Tijuana-BC 29 de julio de 2009 (CdTj).- A pesar de las 22 bibliotecas públicas que existen en la ciudad y miles de libros para el uso gratuito de la comunidad, éstas no son aprovechadas por la mayoría de la población adulta que acude a esos espacios para la lectura, sino como “oficinas personales o áreas de descanso”.
En entrevista con Pedro Machado Barraza, tesorero de la Asociación Pro-Bibliotecas Públicas de Tijuana, dijo que la mayor parte del año se ven más estudiantes de educación básica o bachillerato, que personas en edad productiva en el ámbito laboral.
No obstante advirtió que los adolescentes y jóvenes, durante el ciclo escolar recurren de manera exclusiva a consultas rápidas a través de libros de texto, diccionarios y enciclopedias; “pocas veces hacen uso de otro tipo de material bibliográfico”, agregó.
Los adultos que asisten de manera particular a la biblioteca Benito Juárez, ubicada a un lado de Palacio Municipal o a la que se localiza en el Parque Teniente Guerrero en la zona Centro, con regularidad utilizan dichos centros para realizar trabajos personales, ajenos a la lectura, como el cálculo de declaraciones de impuestos y entrevistas laborales; “pero sí hay lectores de obras literarias”, afirmó.

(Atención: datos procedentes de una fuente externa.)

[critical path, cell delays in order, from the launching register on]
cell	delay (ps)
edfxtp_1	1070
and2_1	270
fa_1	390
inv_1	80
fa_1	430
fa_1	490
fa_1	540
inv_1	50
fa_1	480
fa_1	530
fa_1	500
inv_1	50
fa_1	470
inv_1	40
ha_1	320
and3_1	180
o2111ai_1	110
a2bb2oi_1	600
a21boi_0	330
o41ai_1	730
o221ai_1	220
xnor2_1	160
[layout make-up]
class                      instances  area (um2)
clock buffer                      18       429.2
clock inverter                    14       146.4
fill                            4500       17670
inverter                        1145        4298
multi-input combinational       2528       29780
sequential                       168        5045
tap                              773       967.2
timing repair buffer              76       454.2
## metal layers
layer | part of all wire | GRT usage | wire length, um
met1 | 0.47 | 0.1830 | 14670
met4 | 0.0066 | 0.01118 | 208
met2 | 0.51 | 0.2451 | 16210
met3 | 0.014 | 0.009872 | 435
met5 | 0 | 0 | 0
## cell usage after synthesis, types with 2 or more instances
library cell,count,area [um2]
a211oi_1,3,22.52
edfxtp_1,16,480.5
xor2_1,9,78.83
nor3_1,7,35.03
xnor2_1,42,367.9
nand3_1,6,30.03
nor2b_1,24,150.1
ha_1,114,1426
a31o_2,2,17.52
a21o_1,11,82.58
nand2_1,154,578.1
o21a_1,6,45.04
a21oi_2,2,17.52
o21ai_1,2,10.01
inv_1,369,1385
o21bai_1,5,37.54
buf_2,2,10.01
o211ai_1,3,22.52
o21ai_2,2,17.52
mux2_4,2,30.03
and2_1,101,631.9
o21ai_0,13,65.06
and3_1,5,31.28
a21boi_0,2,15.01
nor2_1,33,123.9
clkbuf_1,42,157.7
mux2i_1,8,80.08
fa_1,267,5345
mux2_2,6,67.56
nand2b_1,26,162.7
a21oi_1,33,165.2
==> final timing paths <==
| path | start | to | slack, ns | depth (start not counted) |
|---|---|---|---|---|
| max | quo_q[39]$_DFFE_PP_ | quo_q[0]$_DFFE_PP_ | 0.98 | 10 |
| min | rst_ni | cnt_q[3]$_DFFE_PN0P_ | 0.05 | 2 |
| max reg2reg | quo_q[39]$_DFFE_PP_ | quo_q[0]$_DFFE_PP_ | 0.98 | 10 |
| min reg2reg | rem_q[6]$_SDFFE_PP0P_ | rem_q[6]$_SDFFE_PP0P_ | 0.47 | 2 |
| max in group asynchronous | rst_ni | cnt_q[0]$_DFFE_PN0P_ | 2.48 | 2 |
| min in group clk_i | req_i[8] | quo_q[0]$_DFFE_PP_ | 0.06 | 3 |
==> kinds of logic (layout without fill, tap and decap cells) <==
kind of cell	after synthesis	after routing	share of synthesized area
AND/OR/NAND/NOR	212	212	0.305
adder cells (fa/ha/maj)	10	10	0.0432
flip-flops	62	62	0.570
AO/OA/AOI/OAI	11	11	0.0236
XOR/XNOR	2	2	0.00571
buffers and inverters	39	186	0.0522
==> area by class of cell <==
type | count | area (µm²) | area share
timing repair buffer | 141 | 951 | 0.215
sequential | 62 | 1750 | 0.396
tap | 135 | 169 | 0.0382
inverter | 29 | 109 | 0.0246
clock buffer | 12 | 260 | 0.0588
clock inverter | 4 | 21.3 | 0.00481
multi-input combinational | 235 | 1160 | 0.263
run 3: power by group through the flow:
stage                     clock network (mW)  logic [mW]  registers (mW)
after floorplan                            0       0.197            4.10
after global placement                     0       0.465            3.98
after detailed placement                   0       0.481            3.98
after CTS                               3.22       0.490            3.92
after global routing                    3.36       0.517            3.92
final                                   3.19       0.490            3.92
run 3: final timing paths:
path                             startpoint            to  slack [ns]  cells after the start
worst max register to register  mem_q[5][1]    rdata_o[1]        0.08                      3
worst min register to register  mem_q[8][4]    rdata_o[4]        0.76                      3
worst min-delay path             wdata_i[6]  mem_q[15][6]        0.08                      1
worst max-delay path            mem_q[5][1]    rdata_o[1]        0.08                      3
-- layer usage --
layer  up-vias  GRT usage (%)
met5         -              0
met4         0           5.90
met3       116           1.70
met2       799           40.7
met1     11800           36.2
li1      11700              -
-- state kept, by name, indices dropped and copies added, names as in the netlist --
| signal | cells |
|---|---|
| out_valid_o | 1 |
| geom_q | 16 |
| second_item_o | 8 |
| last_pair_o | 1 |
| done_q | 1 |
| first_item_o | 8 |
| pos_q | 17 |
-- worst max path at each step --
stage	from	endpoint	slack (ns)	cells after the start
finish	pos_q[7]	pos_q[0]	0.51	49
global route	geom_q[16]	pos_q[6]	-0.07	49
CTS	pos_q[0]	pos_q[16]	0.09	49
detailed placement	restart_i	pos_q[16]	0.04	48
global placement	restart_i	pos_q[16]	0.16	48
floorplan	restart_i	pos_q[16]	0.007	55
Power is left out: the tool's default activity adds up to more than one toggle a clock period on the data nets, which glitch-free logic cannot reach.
## config.mk

```make
export PLATFORM = sky130hd
export DESIGN_NAME = tkeo_hysteresis_disturbance_detector_top_flat
export DESIGN_NICKNAME = d
export VERILOG_FILES = /design/src/rtl/core/tkeo_pkg.sv /design/src/rtl/core/tkeo_if.sv /design/src/rtl/core/tkeo_hysteresis_disturbance_detector_top.sv /design/src/flat_wrapper.sv
export SDC_FILE = /design/constraint.sdc
export NUM_CORES = 2
export LEC_CHECK = 0
export BUFFER_PORTS_ARGS = -buffer_cell sky130_fd_sc_hd__buf_4
export CELL_PAD_IN_SITES_DETAIL_PLACEMENT = 1
export CELL_PAD_IN_SITES_GLOBAL_PLACEMENT = 2
export CORE_AREA = 8 8 332 205
export CTS_BUF_LIST = sky130_fd_sc_hd__clkbuf_8
export DETAILED_ROUTE_END_ITERATION = 7
export DIE_AREA = 0 0 340 213
export PLACE_DENSITY_LB_ADDON = 0.1
export SYNTH_ARGS = -nofsm -noshare
export SYNTH_HDL_FRONTEND = slang
export SYNTH_SLANG_ARGS = --single-unit
```

## constraint.sdc

```tcl
create_clock -name clock -period 23.9 [get_ports clock]
set_input_delay 4.78 -clock clock [delete_from_list [all_inputs] [get_ports clock]]
set_output_delay 4.78 -clock clock [all_outputs]
set_load 0.03 [all_outputs]
```

## src/rtl/core/tkeo_pkg.sv

```systemverilog
`default_nettype none
// ----------------------------------------------------------------------------
// tkeo_pkg
// Shared constants and types for the Teager-Kaiser energy disturbance
// detector: field widths, register indexes, register reset values and the
// detector state encoding.
// ----------------------------------------------------------------------------
package tkeo_pkg;

   // Sample width default and fixed field widths
   localparam int SAMPLE_WIDTH_DEFAULT = 16;
   localparam int ENERGY_W             = 33;
   localparam int MAG_REG_W            = 16;
   localparam int QRUN_W               = 16;
   localparam int CSR_DATA_W           = 33;
   localparam int CSR_IDX_W            = 3;

   // Register indexes on the csr port
   typedef enum logic [CSR_IDX_W-1:0] {
      REG_ENERGY_HIGH     = 3'd0,
      REG_ENERGY_LOW      = 3'd1,
      REG_ONSET_MAGNITUDE = 3'd2,
      REG_QUIET_MAGNITUDE = 3'd3,
      REG_QUIET_DEBOUNCE  = 3'd4
   } csr_index_type;

   // Register reset values
   localparam logic signed [ENERGY_W-1:0] ENERGY_HIGH_RST     = 33'sd4096;
   localparam logic signed [ENERGY_W-1:0] ENERGY_LOW_RST      = 33'sd1024;
   localparam logic [MAG_REG_W-1:0]       ONSET_MAGNITUDE_RST = 16'd800;
   localparam logic [MAG_REG_W-1:0]       QUIET_MAGNITUDE_RST = 16'd400;
   localparam logic [QRUN_W-1:0]          QUIET_DEBOUNCE_RST  = 16'd10;

   // Schmitt detector states, one-hot
   typedef enum logic [1:0] {
      DET_IDLE      = 2'b01,
      DET_DISTURBED = 2'b10
   } det_state_type;

endpackage : tkeo_pkg
`default_nettype wire

```

## src/rtl/core/tkeo_if.sv

```systemverilog
`default_nettype none
// ----------------------------------------------------------------------------
// tkeo_if
// Valid/ready channels of the detector: the sample request channel and the
// energy/state response channel.
// ----------------------------------------------------------------------------
interface tkeo_req_if #(
   parameter int SAMPLE_WIDTH = tkeo_pkg::SAMPLE_WIDTH_DEFAULT
);
   logic                    valid;
   logic                    ready;
   logic [SAMPLE_WIDTH-1:0] magnitude;
   logic                    restart;

   modport source (output valid, output magnitude, output restart, input ready);
   modport sink   (input valid, input magnitude, input restart, output ready);
endinterface : tkeo_req_if

interface tkeo_rsp_if;
   logic                                  valid;
   logic                                  ready;
   logic signed [tkeo_pkg::ENERGY_W-1:0]  energy;
   logic                                  energy_valid;
   logic                                  disturbed;

   modport source (output valid, output energy, output energy_valid, output disturbed,
                   input ready);
   modport sink   (input valid, input energy, input energy_valid, input disturbed,
                   output ready);
endinterface : tkeo_rsp_if
`default_nettype wire

```

## src/rtl/core/tkeo_hysteresis_disturbance_detector_top.sv

```systemverilog
`default_nettype none
// A word accepted on the sample channel is held in the window register, then
// in the result register, which offers it on the response channel. One word
// per cycle is taken while the response channel does not stall; the multiply,
// compare and detector update between the two stages are combinational.
// Reset (synchronous, active high) empties the window, sets the detector idle
// and loads the register defaults 4096, 1024, 800, 400 and 10.
// ----------------------------------------------------------------------------
// tkeo_hysteresis_disturbance_detector_top
// Three-sample Teager-Kaiser energy x1*x1 - x0*x2 with a two-state Schmitt
// disturbance detector and a saturating quiet-run debounce.
// ----------------------------------------------------------------------------
module tkeo_hysteresis_disturbance_detector_top #(
   parameter int SAMPLE_WIDTH = tkeo_pkg::SAMPLE_WIDTH_DEFAULT
) (
   input  wire logic                                clock,
   input  wire logic                                reset,
   tkeo_req_if.sink                                 req_ch,
   tkeo_rsp_if.source                               rsp_ch,
   input  wire logic                                csr_wr_en,
   input  wire logic [tkeo_pkg::CSR_IDX_W-1:0]      csr_index,
   input  wire logic [tkeo_pkg::CSR_DATA_W-1:0]     csr_wr_data
);
   import tkeo_pkg::*;

   localparam int PROD_W = (2 * SAMPLE_WIDTH > ENERGY_W) ? 2 * SAMPLE_WIDTH : ENERGY_W;
   localparam int CMP_W  = (SAMPLE_WIDTH > MAG_REG_W) ? SAMPLE_WIDTH : MAG_REG_W;

   // Configuration registers
   logic signed [ENERGY_W-1:0] energy_high_ff;
   logic signed [ENERGY_W-1:0] energy_low_ff;
   logic [MAG_REG_W-1:0]       onset_mag_ff;
   logic [MAG_REG_W-1:0]       quiet_mag_ff;
   logic [QRUN_W-1:0]          quiet_db_ff;

   // Window stage
   logic [SAMPLE_WIDTH-1:0]    win_ff [3];
   logic [1:0]                 fill_count_ff;
   logic                       s1_valid_ff;
   logic                       s1_restart_ff;
   logic                       s1_full_ff;

   // Detector and result stage
   det_state_type              det_ff, det_in;
   logic [QRUN_W-1:0]          qrun_ff, qrun_in;
   logic                       rsp_valid_ff;
   logic signed [ENERGY_W-1:0] rsp_energy_ff;
   logic                       rsp_energy_valid_ff;
   logic                       rsp_disturbed_ff;

   logic                       req_fire;
   logic                       advance;

   logic [2*SAMPLE_WIDTH-1:0]  sq_term;
   logic [2*SAMPLE_WIDTH-1:0]  cross_term;
   logic [PROD_W-1:0]          diff;
   logic signed [ENERGY_W-1:0] energy;
   logic [CMP_W-1:0]           mag_ext;
   logic                       loud;
   logic                       quiet;
   logic                       trigger;
   logic [QRUN_W-1:0]          qrun_step;

   // Handshake: stage 1 moves on when the result register is free or draining
   assign advance      = s1_valid_ff && (!rsp_valid_ff || rsp_ch.ready);
   assign req_ch.ready = !s1_valid_ff || advance;
   assign req_fire     = req_ch.valid && req_ch.ready;

   // Configuration writes; unknown indexes are dropped
   always_ff @(posedge clock) begin
      if (reset) begin
         energy_high_ff <= ENERGY_HIGH_RST;
         energy_low_ff  <= ENERGY_LOW_RST;
         onset_mag_ff   <= ONSET_MAGNITUDE_RST;
         quiet_mag_ff   <= QUIET_MAGNITUDE_RST;
         quiet_db_ff    <= QUIET_DEBOUNCE_RST;
      end else if (csr_wr_en) begin
         case (csr_index)
            REG_ENERGY_HIGH:     energy_high_ff <= $signed(csr_wr_data[ENERGY_W-1:0]);
            REG_ENERGY_LOW:      energy_low_ff  <= $signed(csr_wr_data[ENERGY_W-1:0]);
            REG_ONSET_MAGNITUDE: onset_mag_ff   <= csr_wr_data[MAG_REG_W-1:0];
            REG_QUIET_MAGNITUDE: quiet_mag_ff   <= csr_wr_data[MAG_REG_W-1:0];
            REG_QUIET_DEBOUNCE:  quiet_db_ff    <= csr_wr_data[QRUN_W-1:0];
            default: ;
         endcase
      end
   end

   // Window fill and shift on each accepted word
   always_ff @(posedge clock) begin
      if (reset) begin
         s1_valid_ff   <= 1'b0;
         fill_count_ff <= 2'd0;
      end else begin
         s1_valid_ff <= req_fire || (s1_valid_ff && !advance);
         if (req_fire) begin
            s1_restart_ff <= req_ch.restart;
            if (req_ch.restart) begin
               fill_count_ff <= 2'd0;
               s1_full_ff    <= 1'b0;
            end else if (fill_count_ff != 2'd3) begin
               case (fill_count_ff)
                  2'd0:    win_ff[0] <= req_ch.magnitude;
                  2'd1:    win_ff[1] <= req_ch.magnitude;
                  default: win_ff[2] <= req_ch.magnitude;
               endcase
               fill_count_ff <= fill_count_ff + 2'd1;
               s1_full_ff    <= (fill_count_ff == 2'd2);
            end else begin
               win_ff[0]  <= win_ff[1];
               win_ff[1]  <= win_ff[2];
               win_ff[2]  <= req_ch.magnitude;
               s1_full_ff <= 1'b1;
            end
         end
      end
   end

   // Energy: products wrap into 33 bits as two's complement
   always_comb begin
      sq_term    = win_ff[1] * win_ff[1];
      cross_term = win_ff[0] * win_ff[2];
      diff       = PROD_W'(sq_term) - PROD_W'(cross_term);
      energy     = $signed(diff[ENERGY_W-1:0]);
   end

   // Loud/quiet classification; the newest sample is the magnitude
   always_comb begin
      mag_ext = CMP_W'(win_ff[2]);
      trigger = (energy > energy_high_ff) || (mag_ext > CMP_W'(onset_mag_ff));
      loud    = (energy > energy_high_ff) || (mag_ext >= CMP_W'(quiet_mag_ff));
      quiet   = (energy < energy_low_ff) && (mag_ext < CMP_W'(quiet_mag_ff));
   end

   // Schmitt detector with saturating quiet-run debounce
   always_comb begin
      det_in    = det_ff;
      qrun_in   = qrun_ff;
      qrun_step = (qrun_ff < quiet_db_ff) ? qrun_ff + 1'b1 : qrun_ff;
      if (s1_restart_ff) begin
         det_in  = DET_IDLE;
         qrun_in = '0;
      end else if (s1_full_ff) begin
         case (det_ff)
            DET_IDLE: begin
               if (trigger) begin
                  det_in  = DET_DISTURBED;
                  qrun_in = '0;
               end
            end
            DET_DISTURBED: begin
               if (qrun_ff != '0) begin
                  if (loud) begin
                     qrun_in = '0;
                  end else if (quiet) begin
                     if (qrun_step >= quiet_db_ff) begin
                        det_in  = DET_IDLE;
                        qrun_in = '0;
                     end else begin
                        qrun_in = qrun_step;
                     end
                  end
               end else begin
                  qrun_in = quiet ? QRUN_W'(1) : '0;
               end
            end
            default: begin
               det_in  = DET_IDLE;
               qrun_in = '0;
            end
         endcase
      end
   end

   // Detector state and result register
   always_ff @(posedge clock) begin
      if (reset) begin
         det_ff       <= DET_IDLE;
         qrun_ff      <= '0;
         rsp_valid_ff <= 1'b0;
      end else begin
         rsp_valid_ff <= advance || (rsp_valid_ff && !rsp_ch.ready);
         if (advance) begin
            det_ff              <= det_in;
            qrun_ff             <= qrun_in;
            rsp_energy_ff       <= s1_full_ff && !s1_restart_ff ? energy : '0;
            rsp_energy_valid_ff <= s1_full_ff && !s1_restart_ff;
            rsp_disturbed_ff    <= (det_in == DET_DISTURBED);
         end
      end
   end

   assign rsp_ch.valid        = rsp_valid_ff;
   assign rsp_ch.energy       = rsp_energy_ff;
   assign rsp_ch.energy_valid = rsp_energy_valid_ff;
   assign rsp_ch.disturbed    = rsp_disturbed_ff;

`ifndef SYNTH
   // Energy reads zero until the window is full
   a_energy_zero: assert property (@(posedge clock) disable iff (reset)
      rsp_valid_ff && !rsp_energy_valid_ff |-> rsp_energy_ff == '0)
      else $error("energy not zero while window filling");

   // A quiet run only exists in the disturbed state
   a_qrun_state: assert property (@(posedge clock) disable iff (reset)
      qrun_ff != '0 |-> det_ff == DET_DISTURBED)
      else $error("quiet run counting while idle");

   // A restart word empties the window
   a_restart_fill: assert property (@(posedge clock) disable iff (reset)
      req_fire && req_ch.restart |=> fill_count_ff == 2'd0)
      else $error("window not cleared by restart");

   // A stalled window-stage word is held, not lost
   a_s1_hold: assert property (@(posedge clock) disable iff (reset)
      s1_valid_ff && !advance |=> s1_valid_ff)
      else $error("window-stage word dropped");
`endif

endmodule : tkeo_hysteresis_disturbance_detector_top
`default_nettype wire

```

## src/flat_wrapper.sv

```systemverilog
// flat-port wrapper written by rule: the top's interface ports become plain ports
module tkeo_hysteresis_disturbance_detector_top_flat import tkeo_pkg::*;
#(
   parameter int SAMPLE_WIDTH = tkeo_pkg::SAMPLE_WIDTH_DEFAULT
)
  (clock, reset, csr_wr_en, csr_index, csr_wr_data, req_ch_valid, req_ch_magnitude, req_ch_restart, req_ch_ready, rsp_ch_valid, rsp_ch_energy, rsp_ch_energy_valid, rsp_ch_disturbed, rsp_ch_ready);
  tkeo_req_if #(.SAMPLE_WIDTH(SAMPLE_WIDTH)) req_ch_i ();
  tkeo_rsp_if rsp_ch_i ();
  input  wire logic clock;
  input  wire logic reset;
  input  wire logic csr_wr_en;
  input  wire logic [tkeo_pkg::CSR_IDX_W-1:0] csr_index;
  input  wire logic [tkeo_pkg::CSR_DATA_W-1:0] csr_wr_data;
  input wire logic [$bits(req_ch_i.valid)-1:0] req_ch_valid;
  input wire logic [$bits(req_ch_i.magnitude)-1:0] req_ch_magnitude;
  input wire logic [$bits(req_ch_i.restart)-1:0] req_ch_restart;
  output wire logic [$bits(req_ch_i.ready)-1:0] req_ch_ready;
  output wire logic [$bits(rsp_ch_i.valid)-1:0] rsp_ch_valid;
  output wire logic [$bits(rsp_ch_i.energy)-1:0] rsp_ch_energy;
  output wire logic [$bits(rsp_ch_i.energy_valid)-1:0] rsp_ch_energy_valid;
  output wire logic [$bits(rsp_ch_i.disturbed)-1:0] rsp_ch_disturbed;
  input wire logic [$bits(rsp_ch_i.ready)-1:0] rsp_ch_ready;
  assign req_ch_i.valid = req_ch_valid;
  assign req_ch_i.magnitude = req_ch_magnitude;
  assign req_ch_i.restart = req_ch_restart;
  assign req_ch_ready = req_ch_i.ready;
  assign rsp_ch_valid = rsp_ch_i.valid;
  assign rsp_ch_energy = rsp_ch_i.energy;
  assign rsp_ch_energy_valid = rsp_ch_i.energy_valid;
  assign rsp_ch_disturbed = rsp_ch_i.disturbed;
  assign rsp_ch_i.ready = rsp_ch_ready;
  tkeo_hysteresis_disturbance_detector_top #(.SAMPLE_WIDTH(SAMPLE_WIDTH)) u_core (.clock(clock), .reset(reset), .req_ch(req_ch_i), .rsp_ch(rsp_ch_i), .csr_wr_en(csr_wr_en), .csr_index(csr_index), .csr_wr_data(csr_wr_data));
endmodule
```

Refirió que a pesar de las campañas para promover el interés por leer, la respuesta en ese sector de la población ha sido mínima, lo que se ha demostrado al momento que un autor acude a las instalaciones a presentar un libro y en ocasiones apenas hasta cuatro personas son las que aprovechan la disponibilidad del escritor.
Subrayó que cada año se incrementa el acervo bibliográfico y en 2008 se les dotó de una colección de obras de Jaime Sabines, “sin embargo ha sido ignorada”, expresó Machado Barraza.
Las bibliotecas de Tijuana reciben a muchos lectores “conocidos desde hace años” y de manera eventual se integran al “club” otras personas, ya sea para el uso del
acervo, audiolibros, videos o el equipo de cómputo, pero “hace falta más difusión del servicio”, indicó.